Instructions for the task:
Only the records, repeated exactly, should make up the response.

Records for the exercise:

===== src/rtl/controller_spi_rx.sv =====
// rtl/controller_spi_rx.sv - controller packet framer with idle timeout and atomic commit (CONTROLLER_CHECKSUM_EN enables checksum byte)
module controller_spi_rx
    import sys_io_pkg::*;
#(
    parameter int SYNC_STAGES    = 2,
    parameter int TIMEOUT_CYCLES = 100000
) (
    input  logic       clk_in,
    input  logic       rst_in,
    input  logic       chip_clk_raw,
    input  logic       chip_data_raw,
    output logic [7:0] buttons,
    output logic [7:0] joystick_x,
    output logic [7:0] joystick_y,
    output logic       packet_valid,
    output logic [7:0] last_raw_byte,
    output logic       frame_error
);

    localparam int                IDLE_W   = $clog2(TIMEOUT_CYCLES + 1);
    localparam logic [IDLE_W-1:0] IDLE_MAX = IDLE_W'(TIMEOUT_CYCLES);

    state_t            state;
    state_t            state_next;
    logic              clk_edge;
    logic [2:0]        bit_count;
    logic [7:0]        rx_byte;
    logic              byte_done;
    logic [IDLE_W-1:0] idle_cnt;
    logic              timeout_abort;
    logic              cap_btn;
    logic              cap_jx;
    logic              commit;
    controller_t       commit_value;
    controller_t       committed;
    logic [7:0]        shadow_btn;
    logic [7:0]        shadow_jx;
`ifdef CONTROLLER_CHECKSUM_EN
    logic              cap_jy;
    logic              csum_bad;
    logic [7:0]        shadow_jy;
`endif

    spi_byte_rx #(
        .SYNC_STAGES (SYNC_STAGES)
    ) u_byte_rx (
        .clk_in        (clk_in),
        .rst_in        (rst_in),
        .chip_clk_raw  (chip_clk_raw),
        .chip_data_raw (chip_data_raw),
        .clear_bits    (timeout_abort),
        .clk_edge      (clk_edge),
        .bit_count     (bit_count),
        .byte_data     (rx_byte),
        .byte_done     (byte_done)
    );

    // Idle counter: cleared by every serial clock edge, saturates at the timeout
    always_ff @(posedge clk_in or posedge rst_in) begin
        if (rst_in) begin
            idle_cnt <= '0;
        end else if (clk_edge) begin
            idle_cnt <= '0;
        end else if (idle_cnt != IDLE_MAX) begin
            idle_cnt <= idle_cnt + 1'b1;
        end
    end

    // Abort only when something is in flight; a same-cycle edge keeps the transfer alive
    assign timeout_abort = (idle_cnt == IDLE_MAX) && !clk_edge &&
                           ((bit_count != 3'd0) || (state != ST_HUNT));

    // State register
    always_ff @(posedge clk_in or posedge rst_in) begin
        if (rst_in) begin
            state <= ST_HUNT;
        end else begin
            state <= state_next;
        end
    end

    // Next state, shadow capture strobes and commit decision
    always_comb begin
        state_next   = state;
        cap_btn      = 1'b0;
        cap_jx       = 1'b0;
        commit       = 1'b0;
`ifdef CONTROLLER_CHECKSUM_EN
        cap_jy       = 1'b0;
        csum_bad     = 1'b0;
        commit_value = '{buttons: shadow_btn, joystick_x: shadow_jx, joystick_y: shadow_jy};
`else
        commit_value = '{buttons: shadow_btn, joystick_x: shadow_jx, joystick_y: rx_byte};
`endif
        if (byte_done) begin
            case (state)
                ST_HUNT: begin
                    if (rx_byte == SYNC_BYTE) begin
                        state_next = ST_BTN;
                    end
                end
                ST_BTN: begin
                    cap_btn    = 1'b1;
                    state_next = ST_JX;
                end
                ST_JX: begin
                    cap_jx     = 1'b1;
                    state_next = ST_JY;
                end
`ifdef CONTROLLER_CHECKSUM_EN
                ST_JY: begin
                    cap_jy     = 1'b1;
                    state_next = ST_CSUM;
                end
                ST_CSUM: begin
                    if (rx_byte == (shadow_btn ^ shadow_jx ^ shadow_jy)) begin
                        commit = 1'b1;
                    end else begin
                        csum_bad = 1'b1;
                    end
                    state_next = ST_HUNT;
                end
`else
                ST_JY: begin
                    commit     = 1'b1;
                    state_next = ST_HUNT;
                end
`endif
                default: begin
                    state_next = ST_HUNT;
                end
            endcase
        end else if (timeout_abort) begin
            state_next = ST_HUNT;
        end
    end

    // Shadow registers hold the packet until it is complete
    always_ff @(posedge clk_in or posedge rst_in) begin
        if (rst_in) begin
            shadow_btn <= 8'h00;
            shadow_jx  <= 8'h00;
`ifdef CONTROLLER_CHECKSUM_EN
            shadow_jy  <= 8'h00;
`endif
        end else begin
            if (cap_btn) begin
                shadow_btn <= rx_byte;
            end
            if (cap_jx) begin
                shadow_jx <= rx_byte;
            end
`ifdef CONTROLLER_CHECKSUM_EN
            if (cap_jy) begin
                shadow_jy <= rx_byte;
            end
`endif
        end
    end

    // Visible outputs: whole-packet commit, raw byte mirror and status pulses
    always_ff @(posedge clk_in or posedge rst_in) begin
        if (rst_in) begin
            committed     <= CONTROLLER_RESET;
            last_raw_byte <= 8'h00;
            packet_valid  <= 1'b0;
            frame_error   <= 1'b0;
        end else begin
            packet_valid <= commit;
`ifdef CONTROLLER_CHECKSUM_EN
            frame_error  <= timeout_abort | csum_bad;
`else
            frame_error  <= timeout_abort;
`endif
            if (commit) begin
                committed <= commit_value;
            end
            if (byte_done) begin
                last_raw_byte <= rx_byte;
            end
        end
    end

    assign buttons    = committed.buttons;
    assign joystick_x = committed.joystick_x;
    assign joystick_y = committed.joystick_y;

endmodule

Exercise response:
===== src/rtl/controller_spi_rx.sv =====
// rtl/controller_spi_rx.sv - controller packet framer with idle timeout and atomic commit (CONTROLLER_CHECKSUM_EN enables checksum byte)
module controller_spi_rx
    import sys_io_pkg::*;
#(
    parameter int SYNC_STAGES    = 2,
    parameter int TIMEOUT_CYCLES = 100000
) (
    input  logic       clk_in,
    input  logic       rst_in,
    input  logic       chip_clk_raw,
    input  logic       chip_data_raw,
    output logic [7:0] buttons,
    output logic [7:0] joystick_x,
    output logic [7:0] joystick_y,
    output logic       packet_valid,
    output logic [7:0] last_raw_byte,
    output logic       frame_error
);

    localparam int                IDLE_W   = $clog2(TIMEOUT_CYCLES + 1);
    localparam logic [IDLE_W-1:0] IDLE_MAX = IDLE_W'(TIMEOUT_CYCLES);

    state_t            state;
    state_t            state_next;
    logic              clk_edge;
    logic [2:0]        bit_count;
    logic [7:0]        rx_byte;
    logic              byte_done;
    logic [IDLE_W-1:0] idle_cnt;
    logic              timeout_abort;
    logic              cap_btn;
    logic              cap_jx;
    logic              commit;
    controller_t       commit_value;
    controller_t       committed;
    logic [7:0]        shadow_btn;
    logic [7:0]        shadow_jx;
`ifdef CONTROLLER_CHECKSUM_EN
    logic              cap_jy;
    logic              csum_bad;
    logic [7:0]        shadow_jy;
`endif

    spi_byte_rx #(
        .SYNC_STAGES (SYNC_STAGES)
    ) u_byte_rx (
        .clk_in        (clk_in),
        .rst_in        (rst_in),
        .chip_clk_raw  (chip_clk_raw),
        .chip_data_raw (chip_data_raw),
        .clear_bits    (timeout_abort),
        .clk_edge      (clk_edge),
        .bit_count     (bit_count),
        .byte_data     (rx_byte),
        .byte_done     (byte_done)
    );

    // Idle counter: cleared by every serial clock edge, saturates at the timeout
    always_ff @(posedge clk_in or posedge rst_in) begin
        if (rst_in) begin
            idle_cnt <= '0;
        end else if (clk_edge) begin
            idle_cnt <= '0;
        end else if (idle_cnt != IDLE_MAX) begin
            idle_cnt <= idle_cnt + 1'b1;
        end
    end

    // Abort only when something is in flight; a same-cycle edge keeps the transfer alive
    assign timeout_abort = (idle_cnt == IDLE_MAX) && !clk_edge &&
                           ((bit_count != 3'd0) || (state != ST_HUNT));

    // State register
    always_ff @(posedge clk_in or posedge rst_in) begin
        if (rst_in) begin
            state <= ST_HUNT;
        end else begin
            state <= state_next;
        end
    end

    // Next state, shadow capture strobes and commit decision
    always_comb begin
        state_next   = state;
        cap_btn      = 1'b0;
        cap_jx       = 1'b0;
        commit       = 1'b0;
`ifdef CONTROLLER_CHECKSUM_EN
        cap_jy       = 1'b0;
        csum_bad     = 1'b0;
        commit_value = '{buttons: shadow_btn, joystick_x: shadow_jx, joystick_y: shadow_jy};
`else
        commit_value = '{buttons: shadow_btn, joystick_x: shadow_jx, joystick_y: rx_byte};
`endif
        if (byte_done) begin
            case (state)
                ST_HUNT: begin
                    if (rx_byte == SYNC_BYTE) begin
                        state_next = ST_BTN;
                    end
                end
                ST_BTN: begin
                    cap_btn    = 1'b1;
                    state_next = ST_JX;
                end
                ST_JX: begin
                    cap_jx     = 1'b1;
                    state_next = ST_JY;
                end
`ifdef CONTROLLER_CHECKSUM_EN
                ST_JY: begin
                    cap_jy     = 1'b1;
                    state_next = ST_CSUM;
                end
                ST_CSUM: begin
                    if (rx_byte == (shadow_btn ^ shadow_jx ^ shadow_jy)) begin
                        commit = 1'b1;
                    end else begin
                        csum_bad = 1'b1;
                    end
                    state_next = ST_HUNT;
                end
`else
                ST_JY: begin
                    commit     = 1'b1;
                    state_next = ST_HUNT;
                end
`endif
                default: begin
                    state_next = ST_HUNT;
                end
            endcase
        end else if (timeout_abort) begin
            state_next = ST_HUNT;
        end
    end

    // Shadow registers hold the packet until it is complete
    always_ff @(posedge clk_in or posedge rst_in) begin
        if (rst_in) begin
            shadow_btn <= 8'h00;
            shadow_jx  <= 8'h00;
`ifdef CONTROLLER_CHECKSUM_EN
            shadow_jy  <= 8'h00;
`endif
        end else begin
            if (cap_btn) begin
                shadow_btn <= rx_byte;
            end
            if (cap_jx) begin
                shadow_jx <= rx_byte;
            end
`ifdef CONTROLLER_CHECKSUM_EN
            if (cap_jy) begin
                shadow_jy <= rx_byte;
            end
`endif
        end
    end

    // Visible outputs: whole-packet commit, raw byte mirror and status pulses
    always_ff @(posedge clk_in or posedge rst_in) begin
        if (rst_in) begin
            committed     <= CONTROLLER_RESET;
            last_raw_byte <= 8'h00;
            packet_valid  <= 1'b0;
            frame_error   <= 1'b0;
        end else begin
            packet_valid <= commit;
`ifdef CONTROLLER_CHECKSUM_EN
            frame_error  <= timeout_abort | csum_bad;
`else
            frame_error  <= timeout_abort;
`endif
            if (commit) begin
                committed <= commit_value;
            end
            if (byte_done) begin
                last_raw_byte <= rx_byte;
            end
        end
    end

    assign buttons    = committed.buttons;
    assign joystick_x = committed.joystick_x;
    assign joystick_y = committed.joystick_y;

endmodule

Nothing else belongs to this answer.